In 14h23’43’’ è il 40enne Federico Roncagliolo di Rapallo, in provincia di Genova, a conquistare il miglior tempo maschile, seguito da Paolo Acanfora (Zerotrenta Triathlon) in 14h33’48’’ e Nik Meeus (Getc) in 14h55’55’’. “Ci siamo lanciati in questa impresa come sfida con i miei amici – ha dichiarato RoncaglioloHo dovuto vincere per batterli! Tra il lavoro di ortopedico e la famiglia pratico triathlon solo per hobby ma è stata la competizione giusta, affrontata con un’assistenza perfetta, e partecipando spesso a gare trail ho imparato a gestire le crisi, come quella che ho avuto sul Mortirolo, e il maltempo. Anche se provengo dal nuoto, nella corsa ho dato il massimo perché mi sentivo benissimo. Nuotare nel lago in solitaria e al buio, lo splendore del panorama, le incredibili emozioni dell’arrivo al Passo Paradiso e la condivisione di questa avventura con amici e familiari hanno reso StoneBrixiaMan indimenticabile”.

 

Una grande rivincita in 18h16’56’’ con il miglior tempo femminile per la 53enne milanese Elena Marocci (ASD CNM Triathlon) che, dopo aver raggiunto il gradino più alto del podio nel 2017, era stata costretta lo scorso anno a ritirarsi al termine della frazione di nuoto. Per la seconda volta nella storia della manifestazione è la più veloce e unica donna a concluderla insieme a Sara Tanghetti (Triathlon Brescia), che ha chiuso in 18h32’26’’. “Sono tornata per portare a termine una sfida con me stessa rimasta incompleta dopo la delusione dell’anno passato – ha dichiarato Elena MarocciQuesta volta nel nuoto sono partita convinta, in direzione del faro, senza pensieri negativi e in bici mi sentivo pronta visti i lunghi allenamenti in solitaria, necessari per predisporsi mentalmente.

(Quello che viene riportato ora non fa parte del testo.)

`src/rtl/easyaxi_slv_rd_if.sv`:
```
// ============================================================================
// Module      : easyaxi_slv_rd_if
// Description : AXI read-channel (AR + R) bundle for the easyaxi read slave.
// Revision    : 1.0 - initial release
// ============================================================================
`default_nettype none

`ifndef AXI_ID_W
`define AXI_ID_W 4
`endif
`ifndef AXI_ADDR_W
`define AXI_ADDR_W 32
`endif
`ifndef AXI_LEN_W
`define AXI_LEN_W 8
`endif
`ifndef AXI_SIZE_W
`define AXI_SIZE_W 3
`endif
`ifndef AXI_BURST_W
`define AXI_BURST_W 2
`endif
`ifndef AXI_DATA_W
`define AXI_DATA_W 32
`endif
`ifndef AXI_RESP_W
`define AXI_RESP_W 2
`endif

interface easyaxi_slv_rd_if;
    logic                      axi_slv_arvalid;
    logic                      axi_slv_arready;
    logic [`AXI_ID_W-1:0]      axi_slv_arid;
    logic [`AXI_ADDR_W-1:0]    axi_slv_araddr;
    logic [`AXI_LEN_W-1:0]     axi_slv_arlen;
    logic [`AXI_SIZE_W-1:0]    axi_slv_arsize;
    logic [`AXI_BURST_W-1:0]   axi_slv_arburst;

    logic                      axi_slv_rvalid;
    logic                      axi_slv_rready;
    logic [`AXI_ID_W-1:0]      axi_slv_rid;
    logic [`AXI_DATA_W-1:0]    axi_slv_rdata;
    logic [`AXI_RESP_W-1:0]    axi_slv_rresp;
    logic                      axi_slv_rlast;

    modport master (
        output axi_slv_arvalid, axi_slv_arid, axi_slv_araddr, axi_slv_arlen,
               axi_slv_arsize, axi_slv_arburst, axi_slv_rready,
        input  axi_slv_arready, axi_slv_rvalid, axi_slv_rid, axi_slv_rdata,
               axi_slv_rresp, axi_slv_rlast
    );

    modport slave (
        input  axi_slv_arvalid, axi_slv_arid, axi_slv_araddr, axi_slv_arlen,
               axi_slv_arsize, axi_slv_arburst, axi_slv_rready,
        output axi_slv_arready, axi_slv_rvalid, axi_slv_rid, axi_slv_rdata,
               axi_slv_rresp, axi_slv_rlast
    );
endinterface

`default_nettype wire

```
`src/rtl/easyaxi_slv_rd.sv`:
```
// ============================================================================
// Module      : easyaxi_slv_rd
// Description : AXI read slave; buffers AR requests and answers each burst
//               in order with its beat address as read data.
// Revision    : 1.0 - initial release
// ============================================================================
`default_nettype none

`ifndef AXI_ID_W
`define AXI_ID_W 4
`endif
`ifndef AXI_ADDR_W
`define AXI_ADDR_W 32
`endif
`ifndef AXI_LEN_W
`define AXI_LEN_W 8
`endif
`ifndef AXI_SIZE_W
`define AXI_SIZE_W 3
`endif
`ifndef AXI_BURST_W
`define AXI_BURST_W 2
`endif
`ifndef AXI_DATA_W
`define AXI_DATA_W 32
`endif
`ifndef AXI_RESP_W
`define AXI_RESP_W 2
`endif

module easyaxi_slv_rd #(
    parameter int                      OST_DEPTH  = 4,
    parameter logic [`AXI_ADDR_W-1:0]  ADDR_LIMIT = 'h100
) (
    input  logic                clk,
    input  logic                rst_n,
    easyaxi_slv_rd_if.slave     axi
);

    localparam int c_PTR_W = $clog2(OST_DEPTH);
    localparam int c_AW    = `AXI_ADDR_W;
    localparam int c_DW    = `AXI_DATA_W;
    localparam int c_LW    = `AXI_LEN_W;
    localparam int c_SW    = `AXI_SIZE_W;

    localparam logic [c_PTR_W:0]            c_PTR_ONE  = 1;
    localparam logic [c_AW-1:0]             c_A_ONE    = 1;
    localparam logic [c_LW-1:0]             c_LEN_ONE  = 1;
    localparam logic [c_LW-1:0]             c_LEN_3    = 3;
    localparam logic [c_LW-1:0]             c_LEN_7    = 7;
    localparam logic [c_LW-1:0]             c_LEN_15   = 15;
    localparam logic [c_SW-1:0]             c_MAX_SIZE = c_SW'($clog2(c_DW / 8));
    localparam logic [`AXI_BURST_W-1:0]     c_FIXED    = 2'b00;
    localparam logic [`AXI_BURST_W-1:0]     c_WRAP     = 2'b10;
    localparam logic [`AXI_BURST_W-1:0]     c_RSVD     = 2'b11;
    localparam logic [`AXI_RESP_W-1:0]      c_OKAY     = 2'b00;
    localparam logic [`AXI_RESP_W-1:0]      c_SLVERR   = 2'b10;
    localparam logic [`AXI_RESP_W-1:0]      c_DECERR   = 2'b11;

    typedef enum logic [0:0] {
        S_IDLE  = 1'b0,
        S_BURST = 1'b1
    } state_t;

    typedef struct packed {
        logic [`AXI_ID_W-1:0]    id;
        logic [c_AW-1:0]         addr;
        logic [c_LW-1:0]         len;
        logic [c_SW-1:0]         size;
        logic [`AXI_BURST_W-1:0] burst;
    } ar_t;

    ar_t                      r_mem [OST_DEPTH];
    logic [c_PTR_W:0]         r_wr_ptr;
    logic [c_PTR_W:0]         r_rd_ptr;
    logic                     w_empty;
    logic                     w_full;
    logic                     w_push;
    logic                     w_pop;
    logic                     w_advance;
    ar_t                      w_head;

    state_t                   r_state;
    state_t                   w_state_nxt;

    logic [`AXI_ID_W-1:0]     r_id;
    logic [c_AW-1:0]          r_addr;
    logic [c_LW-1:0]          r_len;
    logic [c_LW-1:0]          r_cnt;
    logic [c_SW-1:0]          r_size;
    logic [`AXI_BURST_W-1:0]  r_burst;

    logic [c_AW-1:0]          w_bytes;
    logic [c_AW-1:0]          w_wrap_sz;
    logic [c_AW-1:0]          w_addr_incr;
    logic [c_AW-1:0]          w_addr_wrap;
    logic [c_AW-1:0]          w_addr_nxt;
    logic                     w_slverr;
    logic                     w_decerr;
    logic                     w_wrap_len_ok;

    // Full when the pointers differ only in their wrap bit.
    assign w_empty = (r_wr_ptr == r_rd_ptr);
    assign w_full  = (r_wr_ptr[c_PTR_W] != r_rd_ptr[c_PTR_W]) &&
                     (r_wr_ptr[c_PTR_W-1:0] == r_rd_ptr[c_PTR_W-1:0]);
    assign w_push  = axi.axi_slv_arvalid && !w_full;
    assign w_head  = r_mem[r_rd_ptr[c_PTR_W-1:0]];

    assign axi.axi_slv_arready = !w_full;

    always_ff @(posedge clk) begin
        if (w_push) begin
            r_mem[r_wr_ptr[c_PTR_W-1:0]] <= {axi.axi_slv_arid, axi.axi_slv_araddr,
                                             axi.axi_slv_arlen, axi.axi_slv_arsize,
                                             axi.axi_slv_arburst};
        end
    end

    always_ff @(posedge clk) begin
        if (!rst_n) begin
            r_wr_ptr <= '0;
            r_rd_ptr <= '0;
        end else begin
            if (w_push) r_wr_ptr <= r_wr_ptr + c_PTR_ONE;
            if (w_pop)  r_rd_ptr <= r_rd_ptr + c_PTR_ONE;
        end
    end

    always_ff @(posedge clk) begin
        if (!rst_n) r_state <= S_IDLE;
        else        r_state <= w_state_nxt;
    end

    always_comb begin
        w_state_nxt = r_state;
        w_pop       = 1'b0;
        w_advance   = 1'b0;
        case (r_state)
            S_IDLE: begin
                if (!w_empty) begin
                    w_pop       = 1'b1;
                    w_state_nxt = S_BURST;
                end
            end
            S_BURST: begin
                if (axi.axi_slv_rready) begin
                    if (r_cnt != '0)   w_advance   = 1'b1;
                    else if (!w_empty) w_pop       = 1'b1;
                    else               w_state_nxt = S_IDLE;
                end
            end
            default: w_state_nxt = S_IDLE;
        endcase
    end

    always_ff @(posedge clk) begin
        if (!rst_n) begin
            r_id    <= '0;
            r_addr  <= '0;
            r_len   <= '0;
            r_cnt   <= '0;
            r_size  <= '0;
            r_burst <= '0;
        end else if (w_pop) begin
            r_id    <= w_head.id;
            r_addr  <= w_head.addr;
            r_len   <= w_head.len;
            r_cnt   <= w_head.len;
            r_size  <= w_head.size;
            r_burst <= w_head.burst;
        end else if (w_advance) begin
            r_addr  <= w_addr_nxt;
            r_cnt   <= r_cnt - c_LEN_ONE;
        end
    end

    assign w_wrap_len_ok = (r_len == c_LEN_ONE) || (r_len == c_LEN_3) ||
                           (r_len == c_LEN_7)   || (r_len == c_LEN_15);
    assign w_slverr = (r_burst == c_RSVD) ||
                      ((r_burst == c_WRAP) && !w_wrap_len_ok) ||
                      (r_size > c_MAX_SIZE);
    assign w_decerr = (r_addr >= ADDR_LIMIT);

    assign w_bytes     = c_A_ONE << r_size;
    assign w_wrap_sz   = (c_AW'(r_len) + c_A_ONE) << r_size;
    assign w_addr_incr = (r_addr & ~(w_bytes - c_A_ONE)) + w_bytes;
    assign w_addr_wrap = (r_addr & ~(w_wrap_sz - c_A_ONE)) |
                         ((r_addr + w_bytes) & (w_wrap_sz - c_A_ONE));

    // Erroneous bursts still walk the address space as INCR.
    always_comb begin
        w_addr_nxt = w_addr_incr;
        if (!w_slverr) begin
            if (r_burst == c_FIXED)     w_addr_nxt = r_addr;
            else if (r_burst == c_WRAP) w_addr_nxt = w_addr_wrap;
        end
    end

    assign axi.axi_slv_rvalid = (r_state == S_BURST);
    assign axi.axi_slv_rlast  = (r_state == S_BURST) && (r_cnt == '0);
    assign axi.axi_slv_rid    = r_id;
    assign axi.axi_slv_rdata  = c_DW'(r_addr);
    assign axi.axi_slv_rresp  = w_slverr ? c_SLVERR : (w_decerr ? c_DECERR : c_OKAY);

endmodule

`default_nettype wire
```
`src/flat_wrapper.sv`:
```
// flat-port wrapper written by rule: the top's interface ports become plain ports
module easyaxi_slv_rd_flat 
#(
    parameter int                      OST_DEPTH  = 4,
    parameter logic [`AXI_ADDR_W-1:0]  ADDR_LIMIT = 'h100
)
  (clk, rst_n, axi_axi_slv_arvalid, axi_axi_slv_arid, axi_axi_slv_araddr, axi_axi_slv_arlen, axi_axi_slv_arsize, axi_axi_slv_arburst, axi_axi_slv_rready, axi_axi_slv_arready, axi_axi_slv_rvalid, axi_axi_slv_rid, axi_axi_slv_rdata, axi_axi_slv_rresp, axi_axi_slv_rlast);
  easyaxi_slv_rd_if axi_i ();
  input  logic clk;
  input  logic rst_n;
  input wire logic [$bits(axi_i.axi_slv_arvalid)-1:0] axi_axi_slv_arvalid;
  input wire logic [$bits(axi_i.axi_slv_arid)-1:0] axi_axi_slv_arid;
  input wire logic [$bits(axi_i.axi_slv_araddr)-1:0] axi_axi_slv_araddr;
  input wire logic [$bits(axi_i.axi_slv_arlen)-1:0] axi_axi_slv_arlen;
  input wire logic [$bits(axi_i.axi_slv_arsize)-1:0] axi_axi_slv_arsize;
  input wire logic [$bits(axi_i.axi_slv_arburst)-1:0] axi_axi_slv_arburst;
  input wire logic [$bits(axi_i.axi_slv_rready)-1:0] axi_axi_slv_rready;
  output wire logic [$bits(axi_i.axi_slv_arready)-1:0] axi_axi_slv_arready;
  output wire logic [$bits(axi_i.axi_slv_rvalid)-1:0] axi_axi_slv_rvalid;
  output wire logic [$bits(axi_i.axi_slv_rid)-1:0] axi_axi_slv_rid;
  output wire logic [$bits(axi_i.axi_slv_rdata)-1:0] axi_axi_slv_rdata;
  output wire logic [$bits(axi_i.axi_slv_rresp)-1:0] axi_axi_slv_rresp;
  output wire logic [$bits(axi_i.axi_slv_rlast)-1:0] axi_axi_slv_rlast;
  assign axi_i.axi_slv_arvalid = axi_axi_slv_arvalid;
  assign axi_i.axi_slv_arid = axi_axi_slv_arid;
  assign axi_i.axi_slv_araddr = axi_axi_slv_araddr;
  assign axi_i.axi_slv_arlen = axi_axi_slv_arlen;
  assign axi_i.axi_slv_arsize = axi_axi_slv_arsize;
  assign axi_i.axi_slv_arburst = axi_axi_slv_arburst;
  assign axi_i.axi_slv_rready = axi_axi_slv_rready;
  assign axi_axi_slv_arready = axi_i.axi_slv_arready;
  assign axi_axi_slv_rvalid = axi_i.axi_slv_rvalid;
  assign axi_axi_slv_rid = axi_i.axi_slv_rid;
  assign axi_axi_slv_rdata = axi_i.axi_slv_rdata;
  assign axi_axi_slv_rresp = axi_i.axi_slv_rresp;
  assign axi_axi_slv_rlast = axi_i.axi_slv_rlast;
  easyaxi_slv_rd #(.OST_DEPTH(OST_DEPTH), .ADDR_LIMIT(ADDR_LIMIT)) u_core (.clk(clk), .rst_n(rst_n), .axi(axi_i));
endmodule
```
`config.mk`:
```
export PLATFORM = sky130hd
export DESIGN_NAME = easyaxi_slv_rd_flat
export DESIGN_NICKNAME = d
export VERILOG_FILES = /design/src/rtl/easyaxi_slv_rd_if.sv /design/src/rtl/easyaxi_slv_rd.sv /design/src/flat_wrapper.sv
export SDC_FILE = /design/constraint.sdc
export NUM_CORES = 1
export LEC_CHECK = 0
export ABC_AREA = 1
export CORE_UTILIZATION = 55
export CTS_CLUSTER_DIAMETER = 100
export DETAILED_ROUTE_END_ITERATION = 6
export PLACE_DENSITY = 0.77
export SLEW_MARGIN = 15
export SYNTH_ARGS = -nofsm -noshare
export SYNTH_HDL_FRONTEND = slang
export SYNTH_SLANG_ARGS = --single-unit
```
`constraint.sdc`:
```
create_clock -name clk -period 10.6 [get_ports clk]
set_clock_uncertainty 0.2 [all_clocks]
set_input_delay 1.06 -clock clk [delete_from_list [all_inputs] [get_ports clk]]
set_output_delay 1.06 -clock clk [all_outputs]
set_load 0.005 [all_outputs]
```
# After elaboration in Yosys (flattened, before gate mapping)
# Memory sizes are Yosys's and may differ from the RTL's. A register that Yosys moved wholly into a read port is not among the register bits.
# Index checks and enable logic that the tools add are counted.
[op_classes]
addsub = 8
mux = 23
bitwise_logic = 7
n_reduce_logical = 16
shifts = 2
n_eq_ne = 10
order_cmp = 2
[ops]
columns = ["operator", "count"]
rows = [
  ["two-way mux 32 bit", 5],
  ["bitwise AND 32 bit", 3],
  ["adder 32 bit", 2],
  ["inverter 32 bit", 2],
  ["subtractor 32 x 1 -> 32 bit, second input constant", 2],
  ["greater-or-equal comparator 32 x 9 -> 1 bit, second input constant", 1],
  ["bitwise OR 32 bit", 1],
  ["left shift 1 x 3 -> 32 bit, first input constant", 1],
  ["left shift 32 x 3 -> 32 bit", 1],
  ["two-way mux 8 bit", 2],
  ["two-way mux 1 bit", 10],
  ["adder 8 x 1 -> 9 bit, second input constant", 1],
  ["== test 8 x 1 -> 1 bit, second input constant", 1],
  ["== test 8 x 2 -> 1 bit, second input constant", 1],
  ["== test 8 x 3 -> 1 bit, second input constant", 1],
  ["== test 8 x 4 -> 1 bit, second input constant", 1],
  ["logical NOT 8 bit", 1],
  ["two-way mux 2 bit", 4],
  ["nonzero test 8 bit", 1],
  ["subtractor 8 x 1 -> 8 bit, second input constant", 1],
  ["adder 3 x 1 -> 3 bit, second input constant", 2],
  ["logical OR 1 bit", 5],
  ["== test 2 bit, second input constant", 2],
  ["logical AND 1 bit", 4],
  ["11 further kinds", 13],
]
[totals]
ff_bits = 64
mem_bits_rw = 196
word_cells = 78
n_memories = 1
[memory_table]
columns = ["name", "words", "width", "read_ports", "rd_clocked_by_memory_dff", "write_ports", "line", "source"]
rows = [
  ["u_core.r_mem", 4, 49, 1, 1, 1, "easyaxi_slv_rd.sv:73", "ar_t r_mem [OST_DEPTH];"],
]

# Depth between registers and ports, before layout
# Gate-level depths: netlist of run 1.
[depth]
word_depth = 11
ltp_mapped = 21
depth_no_buf = 21

# Worst setup path after synthesis of run 1
# No wires, ideal clock.
[synth_timing]
path_type = "input port to flip-flop"
start = "input port axi_axi_slv_arvalid"
end = "register u_core.r_wr_ptr[2]"
stages = 4
arrival_ns = 3.700
required_time_ns = 10.316
n_path_buf = 0
slack_ns = 6.616
setup_ns = 0.084
path_cell_list = "nand2_1 > nor2_1 > o21ai_0 > a21oi_1"
[synth_via]
elab_chain_cells = 1
[synth_rtl]
columns = ["item", "line", "source"]
rows = [
  ["start: declaration", "flat_wrapper.sv:11", "input wire logic [$bits(axi_i.axi_slv_arvalid)-1:0] axi_axi_slv_arvalid;"],
  ["logical AND 1 bit", "easyaxi_slv_rd.sv:106", "assign w_push = axi.axi_slv_arvalid && !w_full;"],
  ["end signal: assignment", "easyaxi_slv_rd.sv:124", "if (w_push) r_wr_ptr <= r_wr_ptr + c_PTR_ONE;"],
  ["end: declaration", "easyaxi_slv_rd.sv:74", "logic [c_PTR_W:0] r_wr_ptr;"],
]
# Every way passes these cells.
# A chain may end at the register's enable or synchronous reset.

# Worst setup path in the final report of run 1
[layout_timing]
start = "register u_core.r_size[0]"
end = "output port axi_axi_slv_rresp[0]"
[layout_via]
elab_chain_cells = 3
[layout_rtl]
columns = ["item", "line", "source"]
rows = [
  ["start: declaration", "easyaxi_slv_rd.sv:90", "logic [c_SW-1:0] r_size;"],
  ["start signal: assignment", "easyaxi_slv_rd.sv:169", "r_size <= w_head.size;"],
  ["> comparator 3 x 2 -> 1 bit", "easyaxi_slv_rd.sv:181", "(r_size > c_MAX_SIZE);"],
  ["logical OR 1 bit", "easyaxi_slv_rd.sv:180", "((r_burst == c_WRAP) && !w_wrap_len_ok) ||"],
  ["two-way mux 2 bit", "easyaxi_slv_rd.sv:203", "assign axi.axi_slv_rresp = w_slverr ? c_SLVERR : (w_decerr ? c_DECERR : c_OKAY);"],
  ["end: declaration", "flat_wrapper.sv:22", "output wire logic [$bits(axi_i.axi_slv_rresp)-1:0] axi_axi_slv_rresp;"],
]
# Every way passes these cells.

==> results_dict.tcl, run 1 <==
set metrics [dict create \
    rsz0062_at_grt "no" \
    final_util_pct 63.7 \
    worst_slew_pin_slew_ps 989 \
    cp_data_required_time_ps 9340 \
    power_frac_seq_pct 31.5 \
    fp-row-count 58 \
    period_share_pct 41.2 \
    antenna_found_initial 0 \
    grt_max_degree 66 \
    path_clk_slew_ps 70 \
    synth_seq_area_share_pct 51.4 \
    drcViolationCount 0 \
    fmax_mhz 229 \
    max-slew-margin-rel_pct 33.8 \
    grt_pass1_vias 11200 \
    synth_cells 1669 \
    grt_usage_pct 29.3 \
    die_area_mm2 0.0261 \
    yosys_warnings 0 \
    syn2layout_area_growth_pct 14.0 \
    stdcell_area_mm2 0.0160 \
    maxCapViolCount 0 \
    cp.arrival_ps 3110 \
    layout-drive-gt1-share_pct 7.87 \
    numClockSinks 262 \
    setup-tns-final_ps 0 \
    layout_commonest_cell "nand2_1" \
    syn_nets 1746 \
    slew_violations 0 \
    die_h_um 162 \
    nets 1810 \
    routedWlPerCell_um 18.4 \
    ir_worst_vdd_uv 162 \
    clk_path_buf_depth 3 \
    clkPwrFrac_pct 19.7 \
    portBuffers 93 \
    cts-resized-gates 0 \
    ctsHoldBuffers 0 \
    crit_path_end_kind "output pin" \
    critical_path_class "reg2out" \
    period_needed_ps 4370 \
    routed_via_density 5.78 \
    run_status "finished clean" \
    reg2reg_depth 13 \
    setup_viol 0 \
    syn_area_mm2 0.0140 \
    dp_hpwl_um 25700 \
    ys.flop_type "edfxtp_1" \
    holdPathStages 1 \
    die_width_um 162 \
    worstHoldPathType "reg2reg" \
    clk_latency_ps 530 \
    async_flop_share_pct 0 \
    postSynthAreaPerCell_um2 8.40 \
    routabilityCongestion 0.999 \
    route.vias.total 12000 \
    clock-root-buffer "clkbuf_16" \
    synth_top_area_share_pct 42.0 \
    dr.pass1.iters 6 \
    synthTopCellsByArea "edfxtp_1 (42%), dfxtp_1 (9.4%), nand2_1 (8.9%), nor2_1 (6.7%), o21ai_0 (5.3%)" \
    cts_tree "built" \
    drtIter0Drc 1326 \
    crit_fanout 20 \
    power.total_mw 4.61 \
    internal_power_mw 2.51 \
    yosys.cell_types.count 55 \
    io-pin-count 94 \
    power_density_mw_per_mm2 288 \
    grt_pass1_wl_um 59900 \
    hold_viol 0 \
    start_util_pct 55.9 \
    h-tree-depth 1 \
    ys_seq_elements 262 \
    total_leakage_power_nw 6.13 \
    postCtsSetupRepairBufs 0 \
    grt_overflow 0 \
    worst_setup_path_start_kind "flop" \
    numCtsBuffers 26 \
    core_area_mm2 0.0251 \
    switching_share_pct 45.7 \
    wirelength_um 38300 \
    combPwrFrac_pct 48.8 \
    final_cell_mix "nand2_1 (331), nor2_1 (245), edfxtp_1 (196)" \
    ant_nets 0 \
    antenna_cells 0 \
    placed_area_mm2 0.0152 \
    switchingPower_mw 2.10 \
    yosysTopAreaCell "edfxtp_1" \
    synth_edf_count 196 \
]
critical path, stage by stage, from the launching register on:
cell	delay, ps
dfxtp_1	460
inv_2	380
nand3_2	150
ha_1	260
a21oi_1	390
inv_1	140
nor2_1	240
clkdlybuf4s50_1	550
final cells by class:
cell class              count  area, µm²
multi-input cells        1195       5970
clock inverters            11        108
fillers                  2131       9130
clock buffers              37        723
well taps                 330        413
inverters                 145        551
flip-flops and latches    262       7210
repair buffers            103       1010
Yosys cell counts (2+ instances only):
master,number
a211oi_1,4
a21oi_1,89
a21oi_2,2
a31oi_1,13
a32o_1,2
buf_1,6
buf_2,12
buf_4,2
buf_6,7
clkbuf_1,40
clkinv_1,2
dfxtp_1,66
edfxtp_1,196
ha_1,23
inv_1,121
inv_2,20
nand2_1,332
nand2_2,22
nand2_4,2
nand3_1,117
nand3_2,6
nand4_1,18
nor2_1,249
nor2_2,11
nor2_4,5
nor2_8,2
nor2b_1,2
nor3_1,18
nor4_1,9
o21a_1,5
o21ai_0,149
o21ai_1,23
o21ai_2,3
o21bai_2,2
o22ai_1,32
o311ai_0,2
o31ai_1,2
or2_1,2
or2_2,2
xnor2_1,9
xor2_1,26
routing by layer:
| layer | wire length, µm | global-route usage (%) | vias up |
|---|---|---|---|
| met3 | 2780 | 2.37 | 72 |
| met5 | 0 | 0 | - |
| met2 | 17500 | 47.2 | 539 |
| met1 | 17100 | 42.8 | 5628 |
| met4 | 875 | 7.98 | 0 |
| li1 | - | - | 5801 |
through the flow:
step / setup slack, ps / hold WS [ps] / instances
2_1_floorplan: 6620 / 243 / 1669
3_3_place_gp: 6180 / 250 / 2035
3_5_place_dp: 6140 / 268 / 2035
4_1_cts: 6250 / 284 / 2083
5_1_grt: 6030 / 299 / 2083
6_report: 6230 / 285 / 2083
worst paths after layout:
path	end	slack (ps)	start
worst max register to register	flop	6330	u_core.r_size[0]
worst min register to register	u_core.r_wr_ptr[2]	290	u_core.r_wr_ptr[2]
worst min-delay path	u_core.r_wr_ptr[2]	290	u_core.r_wr_ptr[2]
worst max-delay path	axi_axi_slv_rresp[0]	6230	u_core.r_size[0]
logic make-up after synthesis:
| family | after synthesis | share of synthesized area [%] |
|---|---|---|
| AND/OR/NAND/NOR | 802 | 25.0 |
| buffers and inverters | 212 | 6.25 |
| AO/OA/AOI/OAI | 334 | 13.0 |
| XOR/XNOR | 35 | 2.19 |
| adder cells (fa/ha/maj) | 24 | 2.19 |
| flip-flops | 262 | 51.4 |
power by group through the flow:
stage	clock network [mW]	logic (mW)	registers (mW)
6_report	0.906	2.25	1.45
3_3_place_gp	0	2.14	1.46
2_1_floorplan	0	1.65	1.38
5_1_grt	0.956	2.47	1.47
3_5_place_dp	0	2.19	1.47
4_1_cts	0.914	2.21	1.45
Note: power is estimated with default switching activity, not from simulation.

Anche nella corsa ho spinto tanto da riuscire a recuperare, dopo un’ora e mezza, la prima donna sul tracciato. Arrivare con mio marito Marco Fantone, anche lui finisher di StoneBrixiaMan, che ha deciso di rinunciare quest’anno alla partecipazione per sostenermi come supporter, è stata un’emozione indescrivibile”.

 

Quest’anno è sceso in campo anche l’ideatore della competizione Francesco Uberto: “Mentre ero nel bosco del Gavia per la fatica ho pensato di scendere dalla bici e cominciare a camminare – ha dichiarato Uberto – ma mi sono tornate in mente le parole del vincitore 2017 Roland Osele ‘quando sei in crisi devi solo mangiare e aspettare’. E poi il caldo, la pioggia battente, la natura incontaminata. StoneBrixiaMan non è una gara, è un vero e proprio viaggio dalle variabili imprevedibili, che ti mette di fronte ai tuoi limiti e ti spinge a gestirli e affrontarli”. Come quelli di Stefano Filippini (Feralpi Triathlon), che ha terminato letteralmente in ginocchio la sua impresa, ma non per la stanchezza. Nel suggestivo scenario di Passo Paradiso ha chiesto alla sua fidanzata Giulia, presente tra le lacrime per sostenerlo, di sposarlo.

 

Il percorso

La manifestazione è ospitata dalla Valle Camonica, immersa in un fondovalle tra Lombardia e Trentino-Alto Adige, tramite il Passo del Tonale, e fra le province di Brescia e Sondrio, tramite il Passo di Gavia. La frazione di nuoto (tempo massimo 2 ore) si è tenuta in notturna con partenza alle ore 4 dalle sponde del Lago d’Iseo fino a raggiungere la prima zona cambio a Sulzano.

 

Nella frazione di ciclismo (tempo massimo 11 ore) i triatleti hanno attraversato per 175 km la Valle Camonica, con 4.700 m di dislivello positivo complessivo, fino a Edolo, da cui è partita la risalita verso i primi due passi, l’Aprica, a 1.176 m slm, e il Mortirolo, a 1.852 m slm. Dopo una discesa a valle, è arrivato da Ponte di Legno il momento dell’impegnativo assalto al Passo Gavia, a 2.621 m slm.

 

La frazione di corsa (tempo massimo 7 ore) ha toccato le frazioni di Zoanno, Precasaglio e Villa Dalegno. Si è passati poi sul versante opposto della valle attraversando il centro di Temù, salendo ancora in località Valbione (quota 1.500 m) e riscendendo a Ponte di Legno. Da qui ha avuto inizio l’ascesa al Passo del Tonale, a 1.883 m slm, con un ultimo strappo di 8 km per raggiungere il Passo Paradiso. Il dislivello positivo complessivo del segmento è stato di 2.350 m.